Problem to solve
Looking at the data, count the lines where the word "well" occurs and answer with only the number.

Extracted material
= = =

`src/rtl/uart_pkg.sv`:
```
// Shared types and constants for the UART receive path.
package uart_pkg;

  typedef enum logic [1:0] {IDLE, START, DATA, STOP} rx_state_t;

  localparam int DATA_BITS = 8;
  localparam int BIT_CNT_W = $clog2(DATA_BITS);

endpackage

```
`src/rtl/rx_sync_edge.sv`:
```
// Two-flop synchroniser plus one history flop for an asynchronous serial input.
// All flops preset to 1 (line idle), so no falling edge is seen coming out of reset.
module rx_sync_edge (
  input  logic clk,
  input  logic rst,
  input  logic rx_i,
  output logic rx_s_o,
  output logic fall_o
);

  logic meta_q;
  logic rx_s_q;
  logic rx_prev_q;

  always_ff @(posedge clk or posedge rst) begin
    if (rst) begin
      meta_q    <= 1'b1;
      rx_s_q    <= 1'b1;
      rx_prev_q <= 1'b1;
    end else begin
      meta_q    <= rx_i;
      rx_s_q    <= meta_q;
      rx_prev_q <= rx_s_q;
    end
  end

  assign rx_s_o = rx_s_q;
  assign fall_o = rx_prev_q & ~rx_s_q;

endmodule

```
`src/rtl/uart_rx_byte.sv`:
```
// 8N1 UART receiver: mid-bit sampling, one-cycle rx_rdy per good byte, frm_err on a low stop bit.
//   state | meaning
//   IDLE  | waiting for a 1->0 transition on the synchronised line
//   START | half-bit wait, then confirm the start bit is still low
//   DATA  | sample eight data bits, LSB first, one per bit period
//   STOP  | sample the stop bit and report good byte or framing error
module uart_rx_byte
  import uart_pkg::*;
#(
  parameter int BAUD_DIV = 2604,
  localparam int CNT_W   = $clog2(BAUD_DIV)
) (
  input  logic                 clk,
  input  logic                 rst,
  input  logic                 RX,
  output logic [DATA_BITS-1:0] rx_data,
  output logic                 rx_rdy,
  output logic                 frm_err
);

  localparam logic [CNT_W-1:0]     HALF_M1  = CNT_W'(BAUD_DIV / 2 - 1);
  localparam logic [CNT_W-1:0]     FULL_M1  = CNT_W'(BAUD_DIV - 1);
  localparam logic [BIT_CNT_W-1:0] LAST_BIT = BIT_CNT_W'(DATA_BITS - 1);

  logic rx_s;
  logic fall;

  rx_sync_edge u_sync (
    .clk    (clk),
    .rst    (rst),
    .rx_i   (RX),
    .rx_s_o (rx_s),
    .fall_o (fall)
  );

  rx_state_t              state_q, state_d;
  logic [CNT_W-1:0]       baud_q, baud_d;
  logic [BIT_CNT_W-1:0]   bit_q, bit_d;
  logic [DATA_BITS-1:0]   shift_q, shift_d;
  logic [DATA_BITS-1:0]   data_q, data_d;
  logic                   rdy_q, rdy_d;
  logic                   err_q, err_d;

  always_ff @(posedge clk or posedge rst) begin
    if (rst) begin
      state_q <= IDLE;
      baud_q  <= '0;
      bit_q   <= '0;
      shift_q <= '0;
      data_q  <= '0;
      rdy_q   <= 1'b0;
      err_q   <= 1'b0;
    end else begin
      state_q <= state_d;
      baud_q  <= baud_d;
      bit_q   <= bit_d;
      shift_q <= shift_d;
      data_q  <= data_d;
      rdy_q   <= rdy_d;
      err_q   <= err_d;
    end
  end

  always_comb begin
    state_d = state_q;
    baud_d  = baud_q;
    bit_d   = bit_q;
    shift_d = shift_q;
    data_d  = data_q;
    rdy_d   = 1'b0;
    err_d   = 1'b0;

    unique case (state_q)
      IDLE: begin
        if (fall) begin
          state_d = START;
          baud_d  = HALF_M1;
        end
      end

      START: begin
        if (baud_q == '0) begin
          // A start bit that has gone high again by mid-bit is treated as a glitch.
          if (!rx_s) begin
            state_d = DATA;
            baud_d  = FULL_M1;
            bit_d   = '0;
          end else begin
            state_d = IDLE;
          end
        end else begin
          baud_d = baud_q - CNT_W'(1);
        end
      end

      DATA: begin
        if (baud_q == '0) begin
          shift_d = {rx_s, shift_q[DATA_BITS-1:1]};
          baud_d  = FULL_M1;
          if (bit_q == LAST_BIT) begin
            state_d = STOP;
          end else begin
            bit_d = bit_q + BIT_CNT_W'(1);
          end
        end else begin
          baud_d = baud_q - CNT_W'(1);
        end
      end

      STOP: begin
        if (baud_q == '0) begin
          state_d = IDLE;
          if (rx_s) begin
            data_d = shift_q;
            rdy_d  = 1'b1;
          end else begin
            err_d = 1'b1;
          end
        end else begin
          baud_d = baud_q - CNT_W'(1);
        end
      end

      default: state_d = IDLE;
    endcase
  end

  assign rx_data = data_q;
  assign rx_rdy  = rdy_q;
  assign frm_err = err_q;

endmodule
```
`config.mk`:
```
export PLATFORM = sky130hd
export DESIGN_NAME = uart_rx_byte
export DESIGN_NICKNAME = d
export VERILOG_FILES = /design/src/rtl/uart_pkg.sv /design/src/rtl/rx_sync_edge.sv /design/src/rtl/uart_rx_byte.sv
export SDC_FILE = /design/constraint.sdc
export NUM_CORES = 1
export LEC_CHECK = 0
export ABC_AREA = 1
export BUFFER_PORTS_ARGS = -buffer_cell sky130_fd_sc_hd__buf_2
export CORE_UTILIZATION = 40
export DETAILED_ROUTE_END_ITERATION = 8
export PLACE_DENSITY = 0.62
export SYNTH_ARGS = -nofsm -noshare
export SYNTH_HDL_FRONTEND = slang
export SYNTH_SLANG_ARGS = --single-unit
```
`constraint.sdc`:
```
create_clock -name clk -period 3.4 [get_ports clk]
set_input_delay 0.51 -clock clk [delete_from_list [all_inputs] [get_ports clk]]
set_output_delay 0.51 -clock clk [all_outputs]
set_load 0.005 [all_outputs]
```
Word level (Yosys, flattened, before mapping)
Cells that the tools add are included.
Widths: inputs -> output; s select.
{"block": "word_totals", "register_bits": 38, "inputBits": 3, "out_inout_bits": 10}
{"block": "op_classes", "add_sub_neg": 2, "eq_ne": 13, "mux": 24, "bitwise": 2, "n_reduce_logical": 8}
{"operator": "$mux 12", "count": 5}
{"operator": "$pmux 12 s4", "count": 1}
{"operator": "$ne 2x2->1 const B", "count": 8}
{"operator": "$logic_not 12->1", "count": 1}
{"operator": "$mux 2", "count": 6}
{"operator": "$mux 3", "count": 4}
{"operator": "$sub 12x1->12 const B", "count": 1}
{"operator": "$reduce_and 5->1", "count": 2}
{"operator": "$pmux 2 s4", "count": 1}
{"operator": "$mux 1", "count": 6}
{"operator": "$pmux 3 s2", "count": 1}
{"operator": "$reduce_and 3->1", "count": 2}
{"operator": "$eq 2x2->1 const B", "count": 2}
{"operator": "$add 3x1->3 const B", "count": 1}
{"operator": "$eq 3x3->1 const B", "count": 1}
{"operator": "$ne 3x3->1 const B", "count": 1}
{"operator": "$eq 2x1->1 const B", "count": 1}
{"operator": "$logic_not 2->1", "count": 1}
{"operator": "$reduce_and 2->1", "count": 1}
{"operator": "$reduce_bool 2->1", "count": 1}
{"operator": "$and 1x1->1", "count": 1}
{"operator": "$not 1->1", "count": 1}

Logic depth before layout (Yosys ltp)
Gate-level depths: netlist of run 1.
{"block": "logic_depth", "depth_word": 4, "depth_mapped": 10, "depth_no_buf": 10}

Cells and area by module
Synthesis of run 1 repeated with hierarchy kept, for this count alone.
{"block": "unflattened", "hier_cells": 259, "hier_area_um2": 2098.3}
{"mod": "uart_rx_byte", "n_inst": 1, "cells_each": 253, "area_each_um2": 2005.7, "seq_area_each_um2": 875.8}
{"mod": "rx_sync_edge", "n_inst": 1, "cells_each": 6, "area_each_um2": 92.6, "seq_area_each_um2": 78.8}

Least setup slack after synthesis of run 1
No wires, ideal clock.
{"block": "synth_timing", "path_kind": "reg2reg", "from": "register baud_q[0]", "to": "register bit_q[0]", "arrival_time_ps": 1409, "required_time_ps": 3284, "slack_ps": 1875, "path_stages_with_launch": 10, "n_path_buf": 0, "period_less_slack_ps": 1525, "path_cell_list": "dfrtp_1 > inv_1 > ha_1 > inv_1 > nor2_2 > nand2_4 > a21oi_2 > nand2_1 > nand2_1 > nand2_1"}
{"block": "synth_via", "elab_chain_len": 3, "elab_cells_between_ends": 4, "cone_classes": "2 x eq/ne; 2 x reduce/logical"}
{"item": "from (decl)", "line": "uart_rx_byte.sv:37", "rtl": "logic [CNT_W-1:0] baud_q, baud_d;"}
{"item": "from (signal assigned)", "line": "uart_rx_byte.sv:55", "rtl": "baud_q <= baud_d;"}
{"item": "$logic_not 12->1 (*)", "line": "uart_rx_byte.sv:82, uart_rx_byte.sv:97"}
{"item": "$ne 2x2->1 (no line)"}
{"item": "$reduce_and 5->1 (no line) (*)"}
{"item": "to (signal assigned)", "line": "uart_rx_byte.sv:56", "rtl": "bit_q <= bit_d;"}
{"item": "to (decl)", "line": "uart_rx_byte.sv:38", "rtl": "logic [BIT_CNT_W-1:0] bit_q, bit_d;"}
Every way passes the cells marked *; elsewhere a longest branch is shown, timed or not.
A chain may end at the register's enable or synchronous reset.

Worst setup path in the final report of run 1
{"block": "layout_timing", "from": "register state_q[0]", "to": "register baud_q[11]"}
{"block": "layout_via", "elab_chain_len": 3, "elab_cells_between_ends": 9, "cone_classes": "6 x eq/ne; 1 x mux; 2 x reduce/logical"}
{"item": "from (decl)", "line": "uart_rx_byte.sv:36", "rtl": "rx_state_t state_q, state_d;"}
{"item": "from (signal assigned)", "line": "uart_rx_byte.sv:54", "rtl": "state_q <= state_d;"}
{"item": "$eq 2x1->1, or another cell as far along", "line": "uart_rx_byte.sv:73", "rtl": "unique case (state_q)"}
{"item": "$ne 3x3->1 (no line) / $ne 2x2->1 (equally long branches)"}
{"item": "$reduce_and 3->1 (no line)"}
Several ways; a longest one is shown, not always the timed one.

==> impl_metrics.env, run 1 <==
export IMPL_crit_path_frequent_cell="nand2_1"
export IMPL_fin_crit_sh=0.513
export IMPL_clkSlewWorstSetupHoldPaths_ps=80
export IMPL_critical_path_max_fanout=6
export IMPL_number_of_global_route_vias_before_repair=1476
export IMPL_period_needed_ps=1740
export IMPL_yosys_register_bits=38
export IMPL_postLayoutCoreUtil=0.466
export IMPL_final_max_slew_viol_count=0
export IMPL_cp_startpoint="state_q[0]$_DFFE_PP0P_"
export IMPL_route_detailed_drc=0
export IMPL_final_antenna_net_count=0
export IMPL_synth_top_cells_by_area="dfrtp_1 40%, nand2_1 12%, o21ai_2 6.5%"
export IMPL_critical_path_slowest_cell="dfrtp_1"
export IMPL_wire_length_of_the_first_global_routing_pass_mm=6.84
export IMPL_run_status="complete, no violations"
export IMPL_ioPinCount=13
export IMPL_pwr_density_cell_mw_per_mm2=672
export IMPL_worst_ir_drop_vdd_v=0.000320
export IMPL_max_cap_violations=0
export IMPL_insertedDiodeCount=0
export IMPL_synth_yosys_seq_area_share=0.441
export IMPL_grt_antenna_before_repair=0
export IMPL_cp_end_kind="flip-flop"
export IMPL_post_cts_setup_buffer_count=0
export IMPL_layout_nets=286
export IMPL_hold_violation_total_from_the_final_report=0
export IMPL_report_final_setup_viol=0
export IMPL_synth_edff_count=0
export IMPL_path_cells="ha_1 > inv_1 > o21ai_1 > nand3_4 > nand3_2 > nor2_1 > nand2_1 > nand2_1"
export IMPL_post_synth_most_frequent_cells="67 x nand2_1, 35 x dfrtp_1, 32 x inv_1"
export IMPL_syn_inst=256
export IMPL_path_delay_family="simple AND/OR/NAND/NOR gates"
export IMPL_layout_area_overhead_vs_synth_pct=11.4
export IMPL_tritoncts="done"
export IMPL_grt_start_max_net_pins=39
export IMPL_clock_tree_buffer_depth=2
export IMPL_synth_cell_type_count=29
export IMPL_cts_resized=0
export IMPL_arrival_ps=1980
export IMPL_setup_worst_path_class="reg -> reg"
export IMPL_clock_sinks=38
export IMPL_finClkSkew_ps=10.9
export IMPL_path_class_of_the_lowest_slack_min_delay_path="in -> async"
export IMPL_timing_max_slew_rel_slack=0.681
export IMPL_total_routing_usage_gr=0.161
export IMPL_die_area_mm2=0.00571
export IMPL_yosys_warnings=0
export IMPL_initial_utilization=0.419
export IMPL_post_cts_hold_buffer_count=0
export IMPL_die_w_um=75.6
export IMPL_number_of_port_buffers=12
export IMPL_cp_slowest_stage_delay_ps=420
export IMPL_critical_path_reg2reg_startpoint="state_q[0]$_DFFE_PP0P_"
export IMPL_fmaxAchievable_ghz=0.574
export IMPL_cp_num_buf_inv=1
export IMPL_synth_top_cell_by_area="dfrtp_1"
export IMPL_timing_hold_ws_ps=306
export IMPL_p_leak_nw=1.19
export IMPL_synth_top_area_frac=0.404
export IMPL_hpwl_mm=3.02
export IMPL_routed_wire_length_per_instance_um=11.7
export IMPL_critical_path_source_type="flip-flop"
export IMPL_cp_data_required_time_ps=3640
export IMPL_postSynth_topFlopCell="dfrtp_1"
export IMPL_ys_async_sr_fraction=1.00
export IMPL_globalRoute_totalOverflow=0
export IMPL_layout_filler_cells=498
export IMPL_layout_cells_sized_above_1=0.233
export IMPL_post_synth_cell_area_avg_um2=8.46
export IMPL_drt_initial_drc_count=70
export IMPL_drt_vias_per_instance=4.77
export IMPL_cts_buffers_inserted=5
export IMPL_setup_total_negative_slack_ps=0
export IMPL_yosysMostFrequentCell="nand2_1"
export IMPL_root_buffer="clkbuf_8"
export IMPL_clock_latency_reported_for_the_late_side_of_the_worst_skew_pair_ps=290
export IMPL_detail_route_first_pass_iterations=4
export IMPL_route_final_wire_length_mm=4.03
export IMPL_die_y_um=75.6
export IMPL_std_cell_rows=26
export IMPL_routabilityCongestion=0.862
export IMPL_core_mm2=0.00517
export IMPL_area_of_the_mapped_netlist_mm2=0.00217
export IMPL_ctsHtreeMaxLevel=2
export IMPL_grt_setup_unrepaired="no"
export IMPL_nets_in_the_synthesized_netlist=268
export IMPL_worst_pin_slew_ps=477
export IMPL_vias=1645
## through the flow
| stage | std cells | setup WS [ps] | area, µm² | power [mW] |
|---|---|---|---|---|
| floorplan | 256 | 1870 | 2170 | 1.10 |
| global placement | 337 | 1720 | 2300 | 1.24 |
| detailed placement | 337 | 1670 | 2300 | 1.24 |
| CTS | 345 | 1630 | 2410 | 1.63 |
| global route | 345 | 1480 | 2410 | 1.75 |
| finish | 345 | 1660 | 2410 | 1.62 |
## sequential cells by signal, indices dropped and copies added (netlist names), named ones only
register	flops
u_sync.rx_s_o	1
baud_q	12
rx_rdy	1
u_sync.rx_prev_q	1
shift_q	8
frm_err	1
rx_data	8
u_sync.meta_q	1
bit_q	3
state_q	1
## cell families (layout without fill, tap and decap cells)
group | after synthesis | after routing | synth area share
simple gates | 139 | 139 | 0.321
flops | 38 | 38 | 0.441
buf+inv | 38 | 57 | 0.0751
compound gates | 29 | 29 | 0.0988
fa+ha+maj | 9 | 9 | 0.0520
xor+xnor | 3 | 3 | 0.0121
## metal layers
layer  vias up  wire, µm  global-route usage  share of wire
met5         -         0                   0              0
met4         0        53              0.0494          0.013
met3         5       122              0.0317          0.030
met2        27      1790               0.246           0.44
met1       765      2060               0.230           0.51
li1        848         -                   -              -
## worst min-delay path: cells and delay by family
family / cells / cell delay [ps]
buf+inv: 3 / 530
## power by group
part	switching, mW	total, mW	internal (mW)
sequential	0.0786	0.593	0.514
clock	0.171	0.389	0.218
combinational	0.430	0.640	0.210
total	0.680	1.62	0.942
## final cells by class
cell class | instances | area, µm² | area share
well taps | 70 | 87.6 | 0.0363
inverters | 36 | 140 | 0.0581
multi-input cells | 180 | 1050 | 0.435
flip-flops and latches | 38 | 955 | 0.396
clock inverters | 3 | 45.0 | 0.0187
repair buffers | 13 | 67.6 | 0.0280
clock buffers | 5 | 68.8 | 0.0285
## path summary, 6_finish.rpt
check	cells after the start	endpoint	slack [ps]
setup / recovery	8	baud_q[11]$_DFFE_PP0P_	1660
hold / removal	3	baud_q[5]$_DFFE_PP0P_	310
setup reg to reg	8	baud_q[11]$_DFFE_PP0P_	1660
hold reg to reg	0	u_sync.rx_s_o$_DFF_PP1_	360
max in group asynchronous	3	u_sync.meta_q$_DFF_PP1_	2720
min in group clk	1	u_sync.meta_q$_DFF_PP1_	320
## layout by cell type, fill, tap and decap left out, types with 3 or more instances in the layout
cell       n
nand2_1   67
dfrtp_1   35
inv_1     32
nor2_1    25
nand3_1   17
o21ai_2   16
buf_2     12
ha_1       9
o21ai_0    6
clkbuf_8   5
nor2_2     4
nor2_4     4
nor3_1     4
nand4_1    4
nand2_4    3
nand2_2    3
a21oi_1    3
nand3b_1   3
dfstp_2    3
Power figures use the tool's default switching activity.
==> inputs of run 2 (changes only) <==
- PLACE_DENSITY: 0.62 -> 0.64
- clock period: 3.4 -> 1.55 ns (I/O delays scaled with it)
==> run 2 against run 1 <==
  * The run now ends with setup timing left
  * Global-route usage grew 1.8 points
  * Worst setup slack lost 1700 ps
  * Routed wire length grew 22%
  * Sequential share of layout area shrank 7.6 points
  * Final cell count grew 14%
  * First-iteration DRC count shrank 23%
  * Register-to-register slack lost 1700 ps
  * Maximum frequency grew 10%
  * Critical path depth grew 2
  * Largest cell class unchanged
  * Largest power group unchanged
==> impl_metrics.env, run 2 (same netlist as run 1, synthesis figures left out) <==
export IMPL_fmaxAchievable_ghz=0.631
export IMPL_drt_vias_per_instance=4.68
export IMPL_hold_violation_total_from_the_final_report=0
export IMPL_most_common_library_cell_in_the_layout_ignoring_fill_and_taps="nand2_1"
export IMPL_registers_top_by_ff_count="baud_q"
export IMPL_wire_length_of_the_first_global_routing_pass_mm=7.42
export IMPL_number_of_global_route_vias_before_repair=1642
export IMPL_route_final_wire_length_mm=4.92
export IMPL_tritoncts="done"
export IMPL_arrival_ps=1780
export IMPL_critical_path_reg2reg_startpoint="state_q[0]$_DFFE_PP0P_"
export IMPL_placed_cell_area_mm2=0.00257
export IMPL_globalRoute_totalOverflow=0
export IMPL_insertedDiodeCount=0
export IMPL_final_max_slew_viol_count=0
export IMPL_fin_crit_sh=1.02
export IMPL_hpwl_mm=3.43
export IMPL_vias=1835
export IMPL_min_from="RX"
export IMPL_largest_register_ffs=12
export IMPL_layout_nets=333
export IMPL_ctsHtreeMaxLevel=2
export IMPL_clock_sinks=38
export IMPL_finClkSkew_ps=2.66
export IMPL_critical_path_source_type="flip-flop"
export IMPL_p_leak_nw=1.46
export IMPL_total_routing_usage_gr=0.178
export IMPL_route_detailed_drc=0
export IMPL_setup_worst_path_class="reg -> reg"
export IMPL_post_cts_hold_buffer_count=0
export IMPL_clkSlewWorstSetupHoldPaths_ps=80
export IMPL_timing_max_slew_rel_slack=0.675
export IMPL_postLayoutCoreUtil=0.579
export IMPL_worst_ir_drop_vdd_v=0.000858
export IMPL_die_y_um=75.6
export IMPL_fin_total_pwr_mw=4.89
export IMPL_die_area_mm2=0.00571
export IMPL_routed_wire_length_per_instance_um=12.6
export IMPL_drt_initial_drc_count=54
export IMPL_top_library_cells_by_usage_in_the_layout_fill_and_taps_aside="57 x nand2_1, 42 x buf_4, 33 x dfrtp_1, 25 x inv_1, 16 x o21ai_2"
export IMPL_die_w_um=75.6
export IMPL_detail_route_first_pass_iterations=4
export IMPL_violations="setup timing"
export IMPL_grt_setup_unrepaired="yes"
export IMPL_cp_data_required_time_ps=1750
export IMPL_routabilityCongestion=0.867
export IMPL_max_cap_violations=0
export IMPL_clock_tree_buffer_depth=2
export IMPL_ioPinCount=13
export IMPL_cp_end_kind="flip-flop"
export IMPL_initial_utilization=0.419
export IMPL_run_status="finished, violations left"
export IMPL_fin_area_mm2=0.00299
export IMPL_period_needed_ps=1580
export IMPL_minimum_setup_slack_in_the_final_design_ps=-34.4
export IMPL_final_antenna_net_count=0
export IMPL_root_buffer="clkbuf_8"
export IMPL_critical_path_max_fanout=5
export IMPL_layout_cells_sized_above_1=0.469
export IMPL_clock_latency_reported_for_the_late_side_of_the_worst_skew_pair_ps=300
export IMPL_cp_startpoint="state_q[0]$_DFFE_PP0P_"
export IMPL_grt_start_max_net_pins=39
export IMPL_grt_antenna_before_repair=0
export IMPL_std_cell_rows=26
export IMPL_cts_buffers_inserted=5
export IMPL_layout_area_overhead_vs_synth_pct=38.2
export IMPL_worst_pin_slew_ps=488
export IMPL_timing_hold_ws_ps=23.5
export IMPL_number_of_port_buffers=12
export IMPL_core_mm2=0.00517
export IMPL_pwr_density_cell_mw_per_mm2=1630
export IMPL_report_final_setup_viol=4
export IMPL_pre_cts_ws_ps=-107
export IMPL_path_class_of_the_lowest_slack_min_delay_path="in -> reg"
run 2: cell count changes in the layout (fill, tap and decap cells not counted), moves of 7 or more:
| cell | previous run | this run |
|---|---|---|
| nand2_2 | 3 | 11 |
| nand2_1 | 67 | 57 |
| buf_4 | 1 | 42 |
| nor2_1 | 25 | 15 |
| inv_1 | 32 | 25 |
run 2: power by group:
part / internal (mW) / total (mW) / switching, mW / leakage, nW
clock network: 0.645 / 1.03 / 0.384 / 0.0683
logic: 1.21 / 2.60 / 1.40 / 0.890
registers: 1.13 / 1.26 / 0.126 / 0.498
total: 2.98 / 4.89 / 1.91 / 1.46
run 2: critical path: stages, from the launching register on:
cell and delay, ps:
dfrtp_2 450, buf_6 130, ha_4 150, inv_2 70, o21ai_2 80, nand3_4 130, nand3_4 90, buf_6 140
buf_6 120, nor2_4 100, nor2_2 40
run 2: worst paths after layout:
kind | to | slack (ps) | depth (start not counted)
max in group asynchronous | state_q[0]$_DFFE_PP0P_ | 1150 | 3
min reg2reg | u_sync.rx_s_o$_DFF_PP1_ | 360 | 0
min in group asynchronous | baud_q[7]$_DFFE_PP0P_ | 30 | 3
max reg2reg | baud_q[10]$_DFFE_PP0P_ | -30 | 10
min | u_sync.meta_q$_DFF_PP1_ | 20 | 1
max | baud_q[10]$_DFFE_PP0P_ | -30 | 10
run 2: per-stage QoR:
stage | instances | setup TNS (ps)
after global placement | 373 | -344
after floorplan | 256 | 0
after detailed placement | 373 | -953
final | 392 | -74.6
after global routing | 392 | -2250
after CTS | 385 | 0
run 2: what timing repair did:
| action | 4_1_cts | 5_1_grt |
|---|---|---|
| gates resized for setup | 6 | 54 |
| setup endpoints to repair | 16 | 33 |
| pin swaps | 1 | 16 |
| buffers inserted | 4 | 6 |
| gates cloned | 0 | 1 |
run 2: final cells by class:
cell class / count / area, µm²
clock buffers: 5 / 68.8
repair buffers: 59 / 432
flip-flops and latches: 38 / 957
multi-input cells: 181 / 1240
fillers: 444 / 2180
clock inverters: 3 / 68.8
inverters: 36 / 143
well taps: 70 / 87.6
run 2: per-layer routing:
| metal | global-route usage | vias to the layer above | wire length (µm) |
|---|---|---|---|
| met4 | 0.0802 | 0 | 118 |
| met3 | 0.0423 | 12 | 105 |
| li1 | - | 946 | - |
| met1 | 0.227 | 858 | 2280 |
| met5 | 0 | - | 0 |
| met2 | 0.290 | 19 | 2420 |
==> inputs of run 3 (changes only) <==
==> constraint.sdc (replaced) <==
create_clock -name clk -period 1.55 [get_ports clk]
set_input_delay 0.465 -clock clk [delete_from_list [all_inputs] [get_ports clk]]
set_output_delay 0.465 -clock clk [all_outputs]
set_load 0.005 [all_outputs]
==> run 3 against run 2 <==
  * Final area decreased by 0.38%
  * Largest cell class unchanged
  * Die area is the same
  * Combinational power about the same
  * Power up 0.54%
  * Clock skew up 4.3 ps
  * Critical path depth is the same
  * Sequential share of layout area is 0.12 points higher
  * Clock-buffer cell count did not move
  * Global-route usage is 0.72 points higher
  * The flow now finishes without violations
  * Sequential power about the same
  * Via count rose by 0.33%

= = =

Result for this task
2